Ces deux pro­duc­tions sont prob­a­ble­ment par­mi les meilleures de ces dernières années, avec des décors et une mise en scène d’exception.

Le Bar­bi­er de Séville de l’Opéra Bastille, mis en scène par Col­ine Ser­reau en 2002 et repris cette année à Paris, est mag­nifique. Les décors rap­pel­lent que Séville a été occupée qua­tre cents ans par les musul­mans qui y ont lais­sé une forte empreinte. Ce sont les plus beaux décors vus depuis longtemps, les dif­férentes scènes nous mon­trant patios et extérieurs aux couleurs de l’Andalousie musul­mane (azule­jos…). La mise en scène est sim­ple et effi­cace, avec de vrais moments forts comme cet Air de la calom­nie chan­té par un Basilio de plus de deux mètres, véri­ta­ble­ment impres­sion­nant et inté­grale­ment cocasse. En fait la mise en scène fait preuve d’équilibre entre comique, voire bur­lesque (comme ce Figaro recou­vert de télé­phones porta­bles), et clas­si­cisme (comme ces ensem­bles un rien sta­tiques, aux antipodes des effer­ves­cences et agi­ta­tions qu’on a pu voir dans d’autres pro­duc­tions). Le comte Alma­vi­va mag­nifique­ment chan­té par Rober­to Sac­cà est en fait le vrai héros de l’opéra. L’air assez long où il con­verse avec ses hommes de main est, avec l’Air de la calom­nie déjà cité, un des moments forts du DVD. Ajou­tons que l’image de grande qual­ité rend jus­tice aux cos­tumes et aux superbes décors, et que l’opéra est très bien enreg­istré ce qui donne un plaisir peut-être supérieur à ce que l’on peut enten­dre dans l’acoustique par­fois dif­fi­cile et ingrate de l’Opéra Bastille.

La pro­duc­tion des Noces de Figaro à l’Opéra lon­donien de Covent Gar­den mérite égale­ment d’être con­servée. Ici il n’y a plus de comique, seul par­fois un humour fin dans une atmo­sphère et des lumières à la Wat­teau ou Frag­o­nard. Les grandes car­ac­téris­tiques de cette pro­duc­tion sont un jeu d’acteur digne du théâtre, des cos­tumes et des décors somptueux, décors changeant à vue entre les actes de façon impres­sion­nante et effi­cace et un ensem­ble musi­cal de tout pre­mier plan.

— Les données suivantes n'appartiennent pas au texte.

--- src/rtl/transformer_pkg.sv ---
// Shared types for the transformer datapath plus the mha stream driver state set.
// Latency: n/a (types and constants only).
// Backpressure: n/a.
package transformer_pkg;

  localparam int SEQ    = 4;
  localparam int EMB    = 8;
  localparam int DATA_W = 16;

  typedef logic signed [DATA_W-1:0] elem_t;
  typedef elem_t [SEQ-1:0][EMB-1:0] seq_emb_t;

  typedef enum logic [1:0] {
    FILL  = 2'd0,
    ISSUE = 2'd1,
    WAIT  = 2'd2,
    DRAIN = 2'd3
  } mha_drv_state_e;

  localparam int MHA_DRV_IDX_W = $clog2(SEQ * EMB);
  localparam int SEQ_W         = (SEQ > 1) ? $clog2(SEQ) : 1;
  localparam int EMB_W         = (EMB > 1) ? $clog2(EMB) : 1;

endpackage

--- src/rtl/mha_seq_driver_seq_idx_ctr.sv ---
// Row-major (token, element) index counter for walking a seq_emb_t buffer.
// Latency: index updates the cycle after inc/clr; is_last/wrap are combinational.
// Backpressure: none; advances only when the owner asserts inc.
module seq_idx_ctr
  import transformer_pkg::*;
(
  input  logic             clk,
  input  logic             rst,
  input  logic             inc,
  input  logic             clr,
  output logic [SEQ_W-1:0] tok,
  output logic [EMB_W-1:0] elm,
  output logic             is_last,
  output logic             wrap
);

  assign is_last = (tok == SEQ_W'(SEQ - 1)) && (elm == EMB_W'(EMB - 1));
  assign wrap    = inc && is_last;

  // Step element first, then token; the final slot rolls back to (0,0).
  always_ff @(posedge clk) begin
    if (rst || clr) begin
      tok <= '0;
      elm <= '0;
    end else if (inc) begin
      if (elm == EMB_W'(EMB - 1)) begin
        elm <= '0;
        tok <= (tok == SEQ_W'(SEQ - 1)) ? '0 : tok + 1'b1;
      end else begin
        elm <= elm + 1'b1;
      end
    end
  end

endmodule

--- src/rtl/mha_seq_driver.sv ---
// Packs an element stream into one seq_emb_t, pulses mha, then replays mha's result as a stream.
// Latency: last input beat at cycle N -> mha_valid_in at N+1; result captured -> first m_valid next cycle.
// Backpressure: s_ready only in FILL; output holds m_data while m_ready is low. Optional macro MHA_DRV_TIMEOUT_EN.
module mha_seq_driver
  import transformer_pkg::*;
#(
  parameter int TIMEOUT_CYC = 1024
) (
  input  logic     clk,
  input  logic     rst,
  input  logic     s_valid,
  output logic     s_ready,
  input  elem_t    s_data,
  input  logic     s_last,
  output logic     mha_valid_in,
  output seq_emb_t mha_in_seq,
  input  logic     mha_valid_out,
  input  seq_emb_t mha_out_seq,
  output logic     m_valid,
  input  logic     m_ready,
  output elem_t    m_data,
  output logic     m_last,
  output logic     busy,
  output logic     err_len,
  output logic     err_stray,
  output logic     timeout
);

  mha_drv_state_e   state;
  seq_emb_t         in_buf;
  seq_emb_t         out_buf;

  logic [SEQ_W-1:0] fill_tok;
  logic [EMB_W-1:0] fill_elm;
  logic             fill_last;
  logic             fill_wrap;
  logic [SEQ_W-1:0] drain_tok;
  logic [EMB_W-1:0] drain_elm;
  logic             drain_last;
  logic             drain_wrap;

  logic s_fire;
  logic m_fire;
  logic early_last;

  assign s_fire     = s_valid && s_ready;
  assign m_fire     = m_valid && m_ready;
  assign early_last = s_fire && s_last && !fill_last;

  seq_idx_ctr u_fill_idx (
    .clk     (clk),
    .rst     (rst),
    .inc     (s_fire),
    .clr     (early_last),
    .tok     (fill_tok),
    .elm     (fill_elm),
    .is_last (fill_last),
    .wrap    (fill_wrap)
  );

  seq_idx_ctr u_drain_idx (
    .clk     (clk),
    .rst     (rst),
    .inc     (m_fire),
    .clr     (1'b0),
    .tok     (drain_tok),
    .elm     (drain_elm),
    .is_last (drain_last),
    .wrap    (drain_wrap)
  );

  assign mha_in_seq = in_buf;
  assign m_data     = out_buf[drain_tok][drain_elm];
  assign m_last     = m_valid && drain_last;
  assign busy       = (state != FILL) || (fill_tok != '0) || (fill_elm != '0);

  // Input buffer: write the accepted element; a short sequence zeroes every later slot.
  always_ff @(posedge clk) begin
    if (rst) begin
      in_buf <= '0;
    end else if (s_fire) begin
      if (early_last) begin
        for (int t = 0; t < SEQ; t++) begin
          for (int e = 0; e < EMB; e++) begin
            if ((SEQ_W'(t) > fill_tok) ||
                ((SEQ_W'(t) == fill_tok) && (EMB_W'(e) > fill_elm))) begin
              in_buf[t][e] <= '0;
            end
          end
        end
      end
      in_buf[fill_tok][fill_elm] <= s_data;
    end
  end

  // Output buffer: only a result arriving while waiting is kept.
  always_ff @(posedge clk) begin
    if (rst) begin
      out_buf <= '0;
    end else if ((state == WAIT) && mha_valid_out) begin
      out_buf <= mha_out_seq;
    end
  end

`ifdef MHA_DRV_TIMEOUT_EN
  localparam int TO_W = $clog2(TIMEOUT_CYC + 1);
  logic [TO_W-1:0] wait_cnt;
`else
  assign timeout = 1'b0;
`endif

  // Sequencer FSM with registered handshake outputs and sticky error flags.
  always_ff @(posedge clk) begin
    if (rst) begin
      state        <= FILL;
      s_ready      <= 1'b1;
      mha_valid_in <= 1'b0;
      m_valid      <= 1'b0;
      err_len      <= 1'b0;
      err_stray    <= 1'b0;
`ifdef MHA_DRV_TIMEOUT_EN
      timeout      <= 1'b0;
      wait_cnt     <= '0;
`endif
    end else begin
      mha_valid_in <= 1'b0;
      if (mha_valid_out && (state != WAIT)) begin
        err_stray <= 1'b1;
      end
      case (state)
        FILL: begin
          if (fill_wrap || (s_fire && s_last)) begin
            if (fill_last != s_last) begin
              err_len <= 1'b1;
            end
            state        <= ISSUE;
            s_ready      <= 1'b0;
            mha_valid_in <= 1'b1;
          end
        end
        ISSUE: begin
          state <= WAIT;
`ifdef MHA_DRV_TIMEOUT_EN
          wait_cnt <= '0;
`endif
        end
        WAIT: begin
          if (mha_valid_out) begin
            state   <= DRAIN;
            m_valid <= 1'b1;
          end
`ifdef MHA_DRV_TIMEOUT_EN
          else if (wait_cnt == TO_W'(TIMEOUT_CYC - 1)) begin
            timeout <= 1'b1;
            state   <= FILL;
            s_ready <= 1'b1;
          end else begin
            wait_cnt <= wait_cnt + 1'b1;
          end
`endif
        end
        DRAIN: begin
          if (drain_wrap) begin
            state   <= FILL;
            m_valid <= 1'b0;
            s_ready <= 1'b1;
          end
        end
        default: begin
          state   <= FILL;
          s_ready <= 1'b1;
          m_valid <= 1'b0;
        end
      endcase
    end
  end

endmodule

--- config.mk ---
export PLATFORM = sky130hd
export DESIGN_NAME = mha_seq_driver
export DESIGN_NICKNAME = d
export VERILOG_FILES = /design/src/rtl/transformer_pkg.sv /design/src/rtl/mha_seq_driver_seq_idx_ctr.sv /design/src/rtl/mha_seq_driver.sv
export SDC_FILE = /design/constraint.sdc
export NUM_CORES = 2
export LEC_CHECK = 0
export CAP_MARGIN = 20
export CORE_AREA = 2 2 419 421
export DETAILED_ROUTE_END_ITERATION = 10
export DIE_AREA = 0 0 421 423
export SYNTH_ARGS = -nofsm -noshare
export SYNTH_HDL_FRONTEND = slang
export SYNTH_SLANG_ARGS = --single-unit
--- constraint.sdc ---
create_clock -name clk -period 2.3 [get_ports clk]
set_input_delay 0.23 -clock clk [delete_from_list [all_inputs] [get_ports clk]]
set_output_delay 0.23 -clock clk [all_outputs]
set_load 0.05 [all_outputs]
; After elaboration in Yosys (flattened, before gate mapping)
; Index checks and enable logic that the tools add are counted.
[word_totals]
ff_bits = 1041
inputBits = 534
elab_cells = 267
[op_classes]
addsub = 4
order_cmp = 18
n_eq_ne = 15
muxes = 59
bitwise = 1
reduce_logical = 96
[ops]
columns = op, count
row1 = 512-bit 2-to-1 mux, 3
row2 = 16-bit 2-to-1 mux, 34
row3 = 512-bit bitwise mux, 1
row4 = 128-bit binary-select mux with 2-bit select, 1
row5 = 128-bit demux with 2-bit select, 1
row6 = 128-bit 2-to-1 mux, 2
row7 = 16-bit binary-select mux with 3-bit select, 1
row8 = 16-bit demux with 3-bit select, 1
row9 = 1-bit logical AND, 45
row10 = 1-bit logical OR, 36
row11 = "3-bit > comparator, first input constant", 4
row12 = 3-bit AND reduction, 4
row13 = 2-bit 2-to-1 mux, 5
row14 = "2-bit equality test, second input constant", 4
row15 = "3-bit by 4-bit < comparator with 1-bit output, second input constant", 2
row16 = "2-bit != test, second input constant", 4
row17 = 2-bit one-hot mux with 4 select lines, 1
row18 = 2-bit nonzero test, 4
row19 = "3-bit by 1-bit adder with 3-bit output, second input constant", 2
row20 = "3-bit equality test, second input constant", 2
row21 = "1-bit by 3-bit > comparator with 1-bit output, first input constant", 2
row22 = "2-bit by 3-bit > comparator with 1-bit output, first input constant", 2
row23 = "2-bit by 3-bit < comparator with 1-bit output, second input constant", 2
row24 = 3-bit 2-to-1 mux, 2
row25 = other kinds (17), 28

; Longest topological paths before layout
[depth]
word_depth = 8
ltp_mapped = 10
mapped_depth_nobuf = 7

; Hierarchy
; From an unflattened synthesis, not the netlist that was laid out.
[unflattened]
cells_unflattened = 4872
hier_area_um2 = 40699.0
[modules_own_cells]
columns = module, instances, cells_each, area_per_inst_um2
row1 = mha_seq_driver, 1, 4818, 40133.5
row2 = seq_idx_ctr, 2, 27, 282.8

; Least setup slack after synthesis
; No wires, ideal clock.
[synth_timing]
path_kind = register to register
from = register u_fill_idx.elm[1]
to = register in_buf (netlist bit mha_in_seq[373])
arrival_ns = 2.045
slack_ns = 0.127
path_stages_with_launch = 10
period_less_slack_ns = 2.173
path_cell_list = dfxtp_1 -> ha_1 -> ha_1 -> a21bo_2 -> buf_6 -> a2111oi_0 -> nor2_1 -> buf_2 -> a22oi_1 -> nor2_1
[synth_via]
elab_chain_cells = 8
elab_cells_between_ends = 19
classes_between = order compare (3) / eq/ne (1) / mux (9) / reduce/logical (6)
[synth_lines]
columns = element, line
row1 = "start, declared", mha_seq_driver_seq_idx_ctr.sv:12  ; output logic [EMB_W-1:0] elm,
row2 = "start signal, assigned", mha_seq_driver_seq_idx_ctr.sv:30  ; elm <= elm + 1'b1;
row3 = branches (longest 7 deep; another with 3-bit by 4-bit < comparator with 1-bit output), n/a
row4 = 512-bit bitwise mux *, mha_seq_driver.sv:92  ; in_buf[fill_tok][fill_elm] <= s_data;
row5 = "end signal, assigned by index", mha_seq_driver.sv:92
row6 = "end, declared", mha_seq_driver.sv:30  ; seq_emb_t in_buf;
; Every way passes the cells marked *. The select of a mux whose other input is x is not followed.
; A chain may end at the register's enable or synchronous reset.

; Worst setup path in the final report
[layout_timing]
from = register u_drain_idx.tok[0]
to = output m_data[8]
[layout_via]
elab_chain_cells = 4
[layout_lines]
columns = element, line
row1 = "start, declared", mha_seq_driver_seq_idx_ctr.sv:11  ; output logic [SEQ_W-1:0] tok,
row2 = "start signal, assigned", mha_seq_driver_seq_idx_ctr.sv:28  ; tok <= (tok == SEQ_W'(SEQ - 1)) ? '0 : tok + 1'b1;
row3 = 128-bit binary-select mux with 2-bit select, mha_seq_driver.sv:73  ; assign m_data = out_buf[drain_tok][drain_elm];
row4 = 128-bit 2-to-1 mux (not written as such), mha_seq_driver.sv:73
row5 = 16-bit binary-select mux with 3-bit select, mha_seq_driver.sv:73
row6 = 16-bit 2-to-1 mux (not written as such), mha_seq_driver.sv:73
row7 = "end, declared", mha_seq_driver.sv:21  ; output elem_t m_data,
; Every way passes these cells. The select of a mux whose other input is x is not followed.

==> flow_metrics.env <==
export IMPL_result_of_the_run="complete, but fails checks"
export IMPL_failing_checks="negative setup slack"
export IMPL_crit_chain="buf_6 > buf_16 > buf_4 > mux2i_4 > a22o_1 > nor3_4 > a31oi_4 > buf_6 > nand3_4 > buf_8"
export IMPL_htree_levels=3
export IMPL_power_ir_vdd_worst_mv=0.657
export IMPL_critPathSlowestCell="sky130_fd_sc_hd__dfxtp_4"
export IMPL_vias_in_the_first_global_route=41900
export IMPL_synth_avg_cell_area_um2=8.34
export IMPL_critical_path_max_fanout=6
export IMPL_io_buf_count=1068
export IMPL_cts_num_sinks=1041
export IMPL_syn_area_um2=40900
export IMPL_period_needed_ns=3.07
export IMPL_maxSlewViolCount=0
export IMPL_synth_area_leaders="sky130_fd_sc_hd__dfxtp_1, sky130_fd_sc_hd__nand2_1, sky130_fd_sc_hd__a21oi_1, sky130_fd_sc_hd__mux2i_1, sky130_fd_sc_hd__a22oi_1"
export IMPL_async_reset_ff_share_pct=0
export IMPL_max_freq_ghz=0.325
export IMPL_wl_mm=203
export IMPL_dieArea_um2=178000
export IMPL_chipHeight_um=423
export IMPL_synth_adder_area_share_pct=0.398
export IMPL_leakagePower_nw=22.1
export IMPL_report_final_setup_viol=17
export IMPL_core_region_area_um2=173000
export IMPL_cts_inserted_buffers=115
export IMPL_ant_nets=0
export IMPL_worst_setup_path_start_kind="register"
export IMPL_dpl_hpwl_mm=146
export IMPL_slowest_stage_delay_cp_ns=0.43
export IMPL_grt_start_max_net_pins=99
export IMPL_drt_pass1_iterations=5
export IMPL_clock_skew_ns=0.0271
export IMPL_synth_net_count=5447
export IMPL_arrival_time_of_data_at_the_critical_path_endpoint_ns=2.84
export IMPL_drt_iter0_drc=3418
export IMPL_power_density_nw_per_um2=714
export IMPL_synth_top_cell_area_share_pct=51.0
export IMPL_setup_repair_after_global_routing_missed_its_margin="true"
export IMPL_max_slew_margin_pct=44.7
export IMPL_finalNetCount=6870
export IMPL_final_instance_count_excl_fill=8745
export IMPL_synth_seq_cells=1041
export IMPL_site_rows=153
export IMPL_grt_resource_usage_total_pct=21.6
export IMPL_synth_edff_count=0
export IMPL_post_route_drc_count=0
export IMPL_fin_total_pwr_mw=46.6
export IMPL_avgRoutedWirePerCell_um=23.2
export IMPL_flow_area_growth_from_synthesis_pct=59.7
export IMPL_crit_required_ns=2.07
export IMPL_final_cell_mix="sky130_fd_sc_hd__nand2_1, sky130_fd_sc_hd__dfxtp_1, sky130_fd_sc_hd__clkdlybuf4s50_1"
export IMPL_num_vias=42100
export IMPL_complex_gate_fraction_of_the_synthesized_area_pct=18.0
export IMPL_postSynth_topFlopCell="sky130_fd_sc_hd__dfxtp_1"
export IMPL_final_common_cell="sky130_fd_sc_hd__nand2_1"
export IMPL_synth_top_area_cell="sky130_fd_sc_hd__dfxtp_1"
export IMPL_layout_drive_gt1_share_pct=12.3
export IMPL_hold_viol=0
export IMPL_critPathTopFamily="buffers and inverters"
export IMPL_final_period_utilization_pct=134
export IMPL_post_route_worst_setup_slack_ns=-0.773
export IMPL_dpl_cell_count=8150
export IMPL_synth_lib_cells_used_distinct=62
export IMPL_antenna_found_initial=15
export IMPL_fp_dieW_um=421
export IMPL_clock_latency_late_sink_ns=0.77
export IMPL_grt_overflow_total=0
export IMPL_cts_root_buffer_cell="sky130_fd_sc_hd__clkbuf_16"
export IMPL_hp_class="in -> reg"
export IMPL_pin_count=1070
export IMPL_critical_path_buf_inv_count=5
export IMPL_worst_slew_pin_slew_ns=0.830
export IMPL_synth_simple_area_share_pct=19.0
export IMPL_drv_max_cap_violation_count=0
export IMPL_post_synthesis_xor_xnor_area_fraction_pct=0
export IMPL_clk_transition_reported_paths_ns=0.06
export IMPL_finish_utilization_pct=37.7
export IMPL_grt_first_pass_wirelength_mm=288
export IMPL_crit_path_end_kind="output pin"
export IMPL_synth_mux_area_fraction_pct=6.88
export IMPL_synth_top_family_by_area="simple AND/OR/NAND/NOR gates"
export IMPL_criticalPathCategory="reg -> out"
export IMPL_clk_path_buf_depth=3
export IMPL_gp_routability_congestion=0.937
export IMPL_via_per_inst=4.81
export IMPL_postSynthCellCount=4900
export IMPL_synth_yosys_warnings=0
export IMPL_critical_path_most_common_cell="sky130_fd_sc_hd__buf_6"
export IMPL_synth_yosys_seq_area_share_pct=51.0
export IMPL_tritoncts="yes"
export IMPL_initial_utilization_pct=23.6
-- timing repair --
item / CTS / global route
endpoints found under the hold margin: 405 / 0
gates cloned: 10 / 3
hold buffers: 325 / 0
pin swaps: 57 / 40
setup buffers: 36 / 21
endpoints found under the setup margin: 179 / 197
gates resized for setup: 296 / 78
-- power breakdown --
part	leakage, nW	total (mW)	internal, mW	switching [mW]
sequential	8.40	19.5	18.9	0.605
clock	1.91	19.1	11.1	8.03
combinational	11.8	8.00	3.27	4.73
-- worst reg2reg max path: stages (launching register included) --
cell	delay, ns
sky130_fd_sc_hd__dfxtp_2	0.35
sky130_fd_sc_hd__ha_2	0.20
sky130_fd_sc_hd__ha_4	0.17
sky130_fd_sc_hd__a21bo_4	0.25
sky130_fd_sc_hd__buf_8	0.15
sky130_fd_sc_hd__nor2_4	0.15
sky130_fd_sc_hd__a32o_2	0.34
sky130_fd_sc_hd__buf_12	0.20
sky130_fd_sc_hd__mux2i_2	0.26
sky130_fd_sc_hd__nor2_1	0.06
-- final timing paths --
check	start	end	slack, ns	depth (start not counted)
max	u_drain_idx.tok[0]	m_data[8]	-0.77	10
min	mha_out_seq[380]	out_buf[380]	0.06	3
max reg2reg	u_fill_idx.elm[0]	mha_in_seq[43]	0.03	9
min reg2reg	mha_in_seq[58]	mha_in_seq[58]	0.45	2
-- metrics by stage --
step | TNS (ns) | worst slack (ns) | cell area (µm²) | hold WS [ns]
floorplan | 0 | 0.127 | 40900 | 0.366
global placement | -22.11 | -0.696 | 55700 | 0.438
finish | -11.94 | -0.773 | 65300 | 0.0624
CTS | -13.18 | -0.855 | 64700 | 0.000248
detailed placement | -18.21 | -0.708 | 55700 | 0.443
global route | -13.10 | -0.851 | 65300 | 0.0385
-- state kept, by name, summed over array words and instances (netlist names) --
| name | count |
|---|---|
| out_buf | 512 |
| mha_valid_in | 1 |
| s_ready | 1 |
| u_fill_idx.tok | 2 |
| state | 2 |
| mha_in_seq | 512 |
| u_fill_idx.elm | 3 |
| err_stray | 1 |
| u_drain_idx.tok | 2 |
| u_drain_idx.elm | 3 |
| m_valid | 1 |
| err_len | 1 |
-- logic make-up after synthesis --
family | after synthesis
AND/OR/NAND/NOR | 1911
AO/OA/AOI/OAI | 1204
flip-flops | 1041
buffers and inverters | 449
multiplexers | 281
adder cells (fa/ha/maj) | 13
other | 1
-- routing by layer --
layer	track usage (%)	share of wire, %
met2	38.4	50
met5	0	0.021
met3	4.75	6.7
met1	24.1	38
met4	11.4	5.2
-- Yosys cell counts (16+ instances only) --
cell type and n:
sky130_fd_sc_hd__nor2_1 311, sky130_fd_sc_hd__buf_2 88, sky130_fd_sc_hd__a21oi_1 737, sky130_fd_sc_hd__nor3_1 24
sky130_fd_sc_hd__a22oi_1 321, sky130_fd_sc_hd__buf_1 33, sky130_fd_sc_hd__clkbuf_1 300, sky130_fd_sc_hd__nand3_1 185
sky130_fd_sc_hd__nand4_1 19, sky130_fd_sc_hd__a31oi_1 16, sky130_fd_sc_hd__nor2b_1 22, sky130_fd_sc_hd__mux2i_1 280
sky130_fd_sc_hd__and2_1 20, sky130_fd_sc_hd__dfxtp_1 1041, sky130_fd_sc_hd__nand2_1 1278, sky130_fd_sc_hd__a22o_1 96
-- final cells by class --
class / count / area, µm²
multi-input combinational: 3410 / 19500
sequential: 1041 / 20900
clock inverter: 34 / 437
fill: 17300 / 108000
clock buffer: 173 / 3450
tap: 2325 / 2910
antenna: 7 / 17.5
inverter: 9 / 37.5
timing repair buffer: 1746 / 18000
No activity file was read; power rests on OpenSTA's default activity.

Le chef Anto­nio Pap­pano, qui tient aus­si le clavecin lors des réc­i­tat­ifs, dirige un ensem­ble d’une très haute musi­cal­ité : le Figaro d’E. Schrott a une présence phénomé­nale, le comte de G. Fin­ley joue bien les dif­férents états d’esprit du per­son­nage (amoureux et égril­lard, puis menaçant et méchant, puis per­du et péni­tent), le Basilio de P. Lan­gridge sem­blant le seul per­son­nage issu du Bar­bi­er de Séville lance le fameux cosi fan tutte qui fait le lien avec l’opéra suiv­ant de Mozart. Les chanteuses sont encore plus excep­tion­nelles : le voi che sapete de Chéru­bin (où l’on voit comme au théâtre la comtesse se laiss­er peu à peu séduire, et Suzanne accom­pa­g­n­er le page à la gui­tare) est un enchante­ment, le por­gi amor de la comtesse de D. Röschmann, le dove sono de la Suzanne pétil­lante de Miah Pers­son sont de grands moments de l’opéra.

Vrai­ment, ces Noces de Figaro sont peut-être le DVD à pos­séder en pri­or­ité pour se con­va­in­cre de l’intérêt de l’opéra en image.